***** Records for this exercise
`src/rtl/icmp_packet_builder.sv`:
```
// ICMP transmit builder: latches header and payload on start, folds a 16-bit one's-complement
// checksum one word per cycle, then streams the packet one byte per valid/ready handshake.
`timescale 1ns/1ps
module icmp_packet_builder #(
  parameter int PAYLOAD_WORDS = 1
) (
  input  logic                       clk,
  input  logic                       rst_n,
  input  logic                       start,
  input  logic [7:0]                 icmp_type,
  input  logic [7:0]                 icmp_code,
  input  logic [15:0]                identifier,
  input  logic [15:0]                seq_num,
  input  logic [32*PAYLOAD_WORDS-1:0] payload,
  output logic [7:0]                 tx_data,
  output logic                       tx_valid,
  input  logic                       tx_ready,
  output logic                       tx_last,
  output logic                       busy,
  output logic                       done,
  output logic [15:0]                checksum_out
);
  localparam int N      = 3 + 2*PAYLOAD_WORDS;
  localparam int LEN    = 8 + 4*PAYLOAD_WORDS;
  localparam int PAY_W  = 32*PAYLOAD_WORDS;
  localparam int PKT_W  = 8*LEN;
  localparam int CALC_W = 16*N;
  localparam int WI_W   = $clog2(N+1);
  localparam int BI_W   = $clog2(LEN);

  typedef enum logic [1:0] {IDLE, CALC, SEND} state_t;

  state_t            state;
  logic [WI_W-1:0]   word_idx;
  logic [BI_W-1:0]   byte_idx;
  logic [15:0]       acc;
  logic [7:0]        type_q;
  logic [7:0]        code_q;
  logic [15:0]       id_q;
  logic [15:0]       seq_q;
  logic [PAY_W-1:0]  pay_q;
  logic [CALC_W-1:0] calc_sr;
  logic [PKT_W-1:0]  tx_sr;
  logic [PKT_W-1:0]  pkt;
  logic [16:0]       sum17;
  logic [15:0]       acc_next;
  logic              accept;
  logic              handshake;
  logic              calc_end;

  always_comb begin
    sum17     = {1'b0, acc} + {1'b0, calc_sr[CALC_W-1 -: 16]};
    acc_next  = sum17[15:0] + {15'd0, sum17[16]};
    pkt       = {type_q, code_q, ~acc, id_q, seq_q, pay_q};
    accept    = (state == IDLE) && start;
    handshake = (state == SEND) && tx_valid && tx_ready;
    calc_end  = (state == CALC) && (word_idx == WI_W'(N));
  end

  // Datapath storage: field snapshot, checksum word shifter, byte shifter (no reset needed)
  always_ff @(posedge clk) begin
    if (accept) begin
      type_q  <= icmp_type;
      code_q  <= icmp_code;
      id_q    <= identifier;
      seq_q   <= seq_num;
      pay_q   <= payload;
      calc_sr <= {icmp_type, icmp_code, identifier, seq_num, payload};
    end else if (state == CALC) begin
      calc_sr <= calc_sr << 16;
    end
    // tx_sr holds the bytes still to come after the one on tx_data
    if (calc_end)
      tx_sr <= pkt << 8;
    else if (handshake)
      tx_sr <= tx_sr << 8;
  end

  always_ff @(posedge clk or negedge rst_n) begin
    if (!rst_n) begin
      state        <= IDLE;
      word_idx     <= '0;
      byte_idx     <= '0;
      acc          <= '0;
      tx_data      <= '0;
      tx_valid     <= 1'b0;
      tx_last      <= 1'b0;
      busy         <= 1'b0;
      done         <= 1'b0;
      checksum_out <= '0;
    end else begin
      done <= 1'b0;
      case (state)
        IDLE: begin
          if (start) begin
            acc      <= '0;
            word_idx <= '0;
            busy     <= 1'b1;
            state    <= CALC;
          end
        end
        CALC: begin
          if (word_idx == WI_W'(N)) begin
            checksum_out <= ~acc;
            byte_idx     <= '0;
            tx_data      <= pkt[PKT_W-1 -: 8];
            tx_valid     <= 1'b1;
            tx_last      <= 1'b0;
            state        <= SEND;
          end else begin
            acc      <= acc_next;
            word_idx <= word_idx + 1'b1;
          end
        end
        SEND: begin
          if (tx_ready) begin
            if (byte_idx == BI_W'(LEN-1)) begin
              tx_data  <= '0;
              tx_valid <= 1'b0;
              tx_last  <= 1'b0;
              busy     <= 1'b0;
              done     <= 1'b1;
              state    <= IDLE;
            end else begin
              byte_idx <= byte_idx + 1'b1;
              tx_data  <= tx_sr[PKT_W-1 -: 8];
              tx_last  <= (byte_idx == BI_W'(LEN-2));
            end
          end
        end
        default: state <= IDLE;
      endcase
    end
  end
endmodule

```
`config.mk`:
```
export PLATFORM = sky130hd
export DESIGN_NAME = icmp_packet_builder
export DESIGN_NICKNAME = d
export VERILOG_FILES = /design/src/rtl/icmp_packet_builder.sv
export SDC_FILE = /design/constraint.sdc
export NUM_CORES = 1
export LEC_CHECK = 0
export ABC_AREA = 0
export CORE_MARGIN = 1
export CORE_UTILIZATION = 50
export DETAILED_ROUTE_END_ITERATION = 8
export GPL_TIMING_DRIVEN = 0
export PLACE_DENSITY = 0.71
export SLEW_MARGIN = 15
export SYNTH_ARGS = -nofsm -noshare
export SYNTH_HDL_FRONTEND = slang
export SYNTH_SLANG_ARGS = --single-unit
```
`constraint.sdc`:
```
create_clock -name clk -period 7.1 [get_ports clk]
set_input_delay 2.13 -clock clk [delete_from_list [all_inputs] [get_ports clk]]
set_output_delay 2.13 -clock clk [all_outputs]
set_load 0.03 [all_outputs]
```
==> impl_metrics.py, run 1 <==
metrics = {
    "run_status": {
        "status": "finished clean",
    },
    "layout": {
        "fillers": 1860,
        "instances_no_fill": 1481,
        "drive_gt1_share_pct": 12.0,
        "synthToLayoutAreaGrowth_pct": 22.6,
        "area.sequential_um2": 8770,
        "layout.nets": 1238,
        "final_util_pct": 63.2,
        "fin_area_um2": 15500,
        "multiInputGateArea_um2": 3750,
    },
    "routing": {
        "vias": 7924,
        "ant_nets": 0,
        "firstDrtPassIters": 5,
        "drt-wirelength-per-cell_um": 18.3,
        "vias_per_cell": 5.35,
        "drc": 0,
        "drt-total-wl_um": 27100,
        "first_iter_violations": 590,
    },
    "clock_tree": {
        "hold_buffers": 0,
        "clockRootBuffer": "clkbuf_16",
        "clkLatencyLatePin_ns": 0.57,
        "tritoncts": "done",
        "clkTransAtPathRegs_ns": 0.06,
        "cts-buffers-inserted": 31,
        "cts_sinks": 301,
        "cts_buffer_depth": 3,
        "postCtsSetupBuffers": 0,
        "htree_levels": 1,
        "ctsResizeCount": 0,
    },
    "sta": {
        "clock.fmax_mhz": 210,
        "period_share_pct": 66.9,
        "max-slew-margin-rel_pct": 46.2,
        "setup_tns_ns": 0,
        "finalCriticalPeriod_ns": 4.75,
        "hold_violations": 0,
        "max_slew.worst_pin.slew_ns": 0.805,
        "rsz0062_at_grt": "no",
        "layout_setup_ws_ns": 2.35,
        "skew_ns": 0.0176,
        "setup_violations": 0,
        "whs_ns": 0.477,
        "report.final.slew_viol_count": 0,
    },
    "setup_path": {
        "crit_chain": "ha_1 > clkbuf_1 > o211a_1 > o31a_2 > o22a_1 > a31o_2 > o22a_1 > a21o_1 > a21o_1 > ha_1 > nor2b_1 > and2_1 > nand4_1 > nor4_4 > mux2i_1 > or4_1 > a32o_1",
        "ff2ff_setup_slack_ns": 2.35,
        "critPathMaxStageDelay_ns": 0.50,
        "crit_type": "flop to flop",
        "cp-start-kind": "flop",
        "end_kind": "flop",
        "crit_path_top_delay_cell": "edfxtp_1",
        "worstPathArrival_ns": 5.19,
        "required_ns": 7.54,
        "path_delay_family": "compound AO/OA/AOI/OAI gates",
        "critPathMaxFanout": 10,
        "path_buf_inv": 1,
    },
    "floorplan": {
        "start_util_pct": 51.6,
        "dieArea_um2": 26000,
        "dieHeight_um": 161,
        "io_pins": 112,
        "core_area_um2": 24600,
        "die_w_um": 161,
        "rows": 57,
    },
    "synth": {
        "syn_nets": 1085,
        "yosysWarnings": 0,
        "syn_area_um2": 12700,
        "yosysSeqAreaShare_pct": 69.2,
        "synth_seq_cells": 301,
        "synth_area_per_cell_um2": 13.0,
        "synth_edf_count": 248,
        "synthCells": 978,
        "ys_types": 56,
        "synth-async-reset-ratio_pct": 17.6,
        "synth_flop_cell": "edfxtp_1",
    },
    "pwr": {
        "clkPwrFrac_pct": 24.0,
        "p_per_area_nw_per_um2": 459,
        "peakVddDrop_mv": 0.242,
        "combPwrFrac_pct": 35.4,
        "switching_power_mw": 2.40,
        "swShare_pct": 33.7,
        "power.total_mw": 7.14,
        "seqPwrFrac_pct": 40.6,
        "leakagePower_nw": 5.99,
        "internal_power_mw": 4.73,
    },
    "global_route": {
        "track_usage_pct": 21.5,
        "grt_max_degree": 58,
        "grt_pass1_wl_um": 42700,
        "grt_pass1_vias": 7992,
        "antenna_found_initial": 3,
        "gr-total-overflow": 0,
    },
    "place": {
        "dpl.cell_count": 1422,
        "io_buffer_count": 111,
        "placed_area_um2": 14400,
        "place_hpwl_um": 19700,
        "detailedPlace.worstSlack_ns": 2.08,
        "gp_congestion": 0.883,
    },
    "flow_run": {
        "cap_violations": 0,
    },
    "min_path": {
        "hold_path.class": "flop to flop",
    },
}
-- worst paths after layout --
check,endpoint,cells past startpoint,from
setup / recovery,acc[10]$_DFFE_PN0P_,17,calc_sr[68]$_DFFE_PP_
hold / removal,tx_last$_DFFE_PN0P_,2,tx_last$_DFFE_PN0P_
setup reg to reg,acc[10]$_DFFE_PN0P_,17,calc_sr[68]$_DFFE_PP_
hold reg to reg,tx_last$_DFFE_PN0P_,2,tx_last$_DFFE_PN0P_
max in group asynchronous,checksum_out[8]$_DFFE_PN0P_,3,rst_n
min in group asynchronous,tx_data[5]$_DFFE_PN0P_,1,rst_n
-- logic make-up (layout without fill, tap and decap cells) --
group                    count (synthesis)  after routing  synth area share (%)
other                                    0              1                     0
multiplexers                            66             66                  5.84
AO/OA/AOI/OAI                          123            123                  5.91
XOR/XNOR                                23             23                  1.59
buffers and inverters                   48            226                  1.42
AND/OR/NAND/NOR                        394            394                  13.8
flip-flops                             301            301                  69.2
adder cells (fa/ha/maj)                 23             23                  2.33
-- power groups by stage --
stage | logic (mW) | clock network (mW) | registers [mW]
floorplan | 1.68 | 0 | 2.96
global placement | 2.38 | 0 | 2.99
detailed placement | 2.53 | 0 | 2.93
CTS | 2.54 | 1.73 | 2.90
global route | 2.80 | 1.80 | 2.94
finish | 2.53 | 1.71 | 2.90
-- cell usage in the layout, fill, tap and decap left out, types with 3 or more instances in the layout --
| cell type | synthesis | routed |
|---|---|---|
| nand2_1 | 270 | 270 |
| clkinv_2 | 0 | 4 |
| inv_1 | 8 | 8 |
| o21a_1 | 4 | 4 |
| nand2b_1 | 6 | 6 |
| clkdlybuf4s50_1 | 0 | 110 |
| a21oi_1 | 13 | 13 |
| a21o_1 | 5 | 5 |
| ha_1 | 22 | 22 |
| clkbuf_1 | 40 | 47 |
| nand4_1 | 3 | 3 |
| or2_2 | 4 | 4 |
| nor3_1 | 8 | 8 |
| edfxtp_1 | 248 | 248 |
| a31oi_1 | 9 | 9 |
| xor2_1 | 10 | 10 |
| clkbuf_16 | 0 | 31 |
| clkinvlp_4 | 0 | 5 |
| nor2b_1 | 6 | 6 |
| mux2_2 | 64 | 64 |
| o21bai_1 | 3 | 3 |
| xnor2_1 | 13 | 13 |
| and2_1 | 28 | 28 |
| o211ai_1 | 4 | 4 |
| nor2_1 | 28 | 26 |
| nand3_1 | 17 | 17 |
| dfrtp_1 | 53 | 53 |
| bufinv_16 | 0 | 6 |
| o21ai_0 | 64 | 64 |
| buf_16 | 0 | 7 |
| nor3b_1 | 6 | 6 |
| o211a_1 | 3 | 3 |
| nor4_1 | 3 | 3 |
-- layout make-up --
class                   count  share of cell area (%)
clock buffers              40                    5.27
inverters                   8                   0.193
well taps                 324                    2.61
clock inverters            18                    1.79
multi-input cells         629                    24.1
flip-flops and latches    301                    56.4
plain buffers              40                   0.990
diodes                      1                  0.0161
repair buffers            120                    8.61
-- worst reg2reg max path: cells and delay by family, from the launching register on --
kind,cells,cell delay [ns]
muxes,1,0.15
AOI/OAI and AO/OA,8,1.67
buffers and inverters,1,0.31
DFF,1,0.50
and+or+nand+nor,5,1.48
adders and majority gates,2,0.52
-- cell usage after synthesis (all sizes together) (9+ instances only) --
library cell,instances,area [um^2]
xor2,10,87.6
nand2,270,1010
a31oi,9,56.3
o21ai,65,329
ha,22,275
and2,28,175
xnor2,13,114
edfxtp,248,7450
a21oi,13,65.1
mux2,64,721
nand3,17,85.1
dfrtp,53,1330
nor2,28,105
clkbuf,40,150
-- per-layer routing --
metal  global-route usage, %  up-vias  part of all wire [%]
li1                        -     3809                     -
met1                    26.7     3849                    41
met2                    37.6      208                    50
met3                    4.06       56                   5.3
met4                    7.76        2                   3.6
met5                       0        -                 0.044
-- flip-flops by register name, summed over array words and instances (netlist names), 16 cells and up --
register and flops:
id_q 16, pay_q 32, calc_sr 80, seq_q 16, acc 16, tx_sr 88, checksum_out 16
No activity file was read; power rests on OpenSTA's default activity.
==> run 2: changes to the inputs <==
--- a/config.mk
+++ b/config.mk
@@ -10,7 +10,7 @@
 export CORE_UTILIZATION = 50
 export DETAILED_ROUTE_END_ITERATION = 8
 export GPL_TIMING_DRIVEN = 0
-export PLACE_DENSITY = 0.71
+export PLACE_DENSITY = 0.73
 export SLEW_MARGIN = 15
 export SYNTH_ARGS = -nofsm -noshare
 export SYNTH_HDL_FRONTEND = slang
==> constraint.sdc (replaced) <==
create_clock -name clk -period 4.1 [get_ports clk]
set_input_delay 1.23 -clock clk [delete_from_list [all_inputs] [get_ports clk]]
set_output_delay 1.23 -clock clk [all_outputs]
set_load 0.03 [all_outputs]
==> impl_metrics.py, run 2 (synthesis results as in run 1) <==
metrics = {
    "sta": {
        "period_share_pct": 98.5,
        "finalCriticalPeriod_ns": 4.04,
        "setup_violations": 0,
        "layout_setup_ws_ns": 0.0603,
        "rsz0062_at_grt": "yes",
        "report.final.slew_viol_count": 0,
        "clock.fmax_mhz": 248,
        "max-slew-margin-rel_pct": 34.4,
        "hold_violations": 0,
        "skew_ns": 0.0112,
        "max_slew.worst_pin.slew_ns": 0.971,
    },
    "layout": {
        "layout.nets": 1246,
        "diodes": 0,
        "top_register": "tx_sr",
        "largest_register_ffs": 88,
        "synthToLayoutAreaGrowth_pct": 23.1,
        "final_common_cell": "nand2_1",
        "largestRegisters": "tx_sr (88), calc_sr (80), pay_q (32)",
        "final_util_pct": 63.5,
        "drive_gt1_share_pct": 13.8,
        "fillers": 1816,
        "instances_no_fill": 1487,
        "final_cell_mix": "nand2_1, edfxtp_1, clkdlybuf4s50_1",
    },
    "floorplan": {
        "io_pins": 112,
        "rows": 57,
        "dieArea_um2": 26000,
        "start_util_pct": 51.6,
        "die_w_um": 161,
        "dieHeight_um": 161,
        "core_area_um2": 24600,
    },
    "setup_path": {
        "end_kind": "flop",
        "crit_chain": "ha_4 > inv_2 > fa_2 > nor2b_2 > o31a_2 > o22a_4 > a31o_4 > o22a_1 > a21o_1 > a21o_1 > ha_2 > nor2b_4 > and2_4 > nand4_1 > nor4_4 > mux2i_1 > or4_1 > a32o_1",
        "crit_type": "flop to flop",
        "required_ns": 4.55,
        "critPathMaxFanout": 2,
        "critPathMaxStageDelay_ns": 0.51,
        "cp-start-kind": "flop",
        "crit_path_top_delay_cell": "or4_1",
        "path_buf_inv": 1,
        "cp_common_cell": "a21o_1",
        "path_delay_family": "simple AND/OR/NAND/NOR gates",
        "worstPathArrival_ns": 4.49,
    },
    "clock_tree": {
        "htree_levels": 1,
        "cts_sinks": 301,
        "clkLatencyLatePin_ns": 0.56,
        "cts_buffer_depth": 3,
        "cts-buffers-inserted": 30,
        "clockRootBuffer": "clkbuf_16",
        "tritoncts": "done",
        "clkTransAtPathRegs_ns": 0.06,
    },
    "place": {
        "gp_congestion": 0.874,
        "io_buffer_count": 111,
        "dpl.cell_count": 1420,
        "place_hpwl_um": 19300,
        "detailedPlace.worstSlack_ns": -0.603,
    },
    "global_route": {
        "gr-total-overflow": 0,
        "track_usage_pct": 21.5,
        "grt_pass1_wl_um": 42700,
        "antenna_found_initial": 2,
        "grt_max_degree": 90,
        "grt_pass1_vias": 7924,
    },
    "pwr": {
        "peakVddDrop_mv": 0.408,
        "p_per_area_nw_per_um2": 799,
        "leakagePower_nw": 6.01,
    },
    "routing": {
        "vias_per_cell": 5.37,
        "vias": 7981,
        "drc": 0,
        "ant_nets": 0,
        "first_iter_violations": 573,
        "firstDrtPassIters": 5,
        "drt-total-wl_um": 27400,
        "drt-wirelength-per-cell_um": 18.5,
    },
    "run_status": {
        "status": "finished clean",
    },
    "flow_run": {
        "cap_violations": 0,
    },
    "min_path": {
        "hold_path.class": "flop to flop",
    },
}
==> run 2: per-layer routing <==
metal	vias up	track usage, %	part of all wire [%]
met5	-	0	0.087
met4	4	10.7	4.9
met3	68	4.06	5.6
met2	232	36.4	49
met1	3841	26.6	41
li1	3836	-	-
==> run 2: path summary, 6_finish.rpt <==
check	start	end	slack [ns]	cells past startpoint
hold / removal	checksum_out[14]$_DFFE_PN0P_	checksum_out[14]$_DFFE_PN0P_	0.48	2
setup reg to reg	acc[0]$_DFFE_PN0P_	acc[10]$_DFFE_PN0P_	0.06	18
setup / recovery	acc[0]$_DFFE_PN0P_	acc[10]$_DFFE_PN0P_	0.06	18
min in group asynchronous	rst_n	done$_DFF_PN0_	0.63	1
hold reg to reg	checksum_out[14]$_DFFE_PN0P_	checksum_out[14]$_DFFE_PN0P_	0.48	2
max in group asynchronous	rst_n	checksum_out[3]$_DFFE_PN0P_	2.91	2
==> run 2: cell type report <==
cell class	instances	area (um^2)	share of cell area (%)
Sequential cell	301	8770	56.2
Multi-Input combinational cell	629	3840	24.6
Timing Repair Buffer	132	1370	8.80
Clock buffer	33	762	4.88
Tap cell	324	405	2.60
Clock inverter	23	278	1.78
Buffer	37	149	0.954
Inverter	8	30.0	0.192
==> run 2: timing repair <==
action | CTS | global route
endpoints found under the setup margin | 6 | 4
gates resized for setup | 10 | 9
setup buffers | 6 | 8
pin swaps | 4 | 11
hold buffers | 0 | 0
==> run 2: metrics by stage <==
step	hold WS [ns]	cell area, um^2	power, mW	TNS, ns
after floorplan	0.484	12700	8.00	0
after global placement	0.462	14200	9.23	-329.10
after detailed placement	0.470	14400	9.41	-2.18
after CTS	0.483	15500	12.4	0
after global routing	0.518	15600	13.2	-0.140
final	0.477	15600	12.5	0
==> run 2: report_power, final <==
part	internal, mW	switching, mW
Sequential	4.55	0.470
Combinational	1.99	2.61
Clock	1.72	1.14
Total	8.26	4.22
==> run 2: worst register-to-register path, delay by kind of cell, from the launching register on <==
family | cells | cell delay (ns)
DFF | 1 | 0.42
buffers and inverters | 1 | 0.04
adders and majority gates | 3 | 0.72
and+or+nand+nor | 6 | 1.42
AOI/OAI and AO/OA | 7 | 1.18
muxes | 1 | 0.15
**********
## Goal of the exercise:
Copy out every line of the entries where the string "asynchronous" shows up.

## Exercise solution:
max in group asynchronous,checksum_out[8]$_DFFE_PN0P_,3,rst_n
min in group asynchronous,tx_data[5]$_DFFE_PN0P_,1,rst_n
min in group asynchronous	rst_n	done$_DFF_PN0_	0.63	1
max in group asynchronous	rst_n	checksum_out[3]$_DFFE_PN0P_	2.91	2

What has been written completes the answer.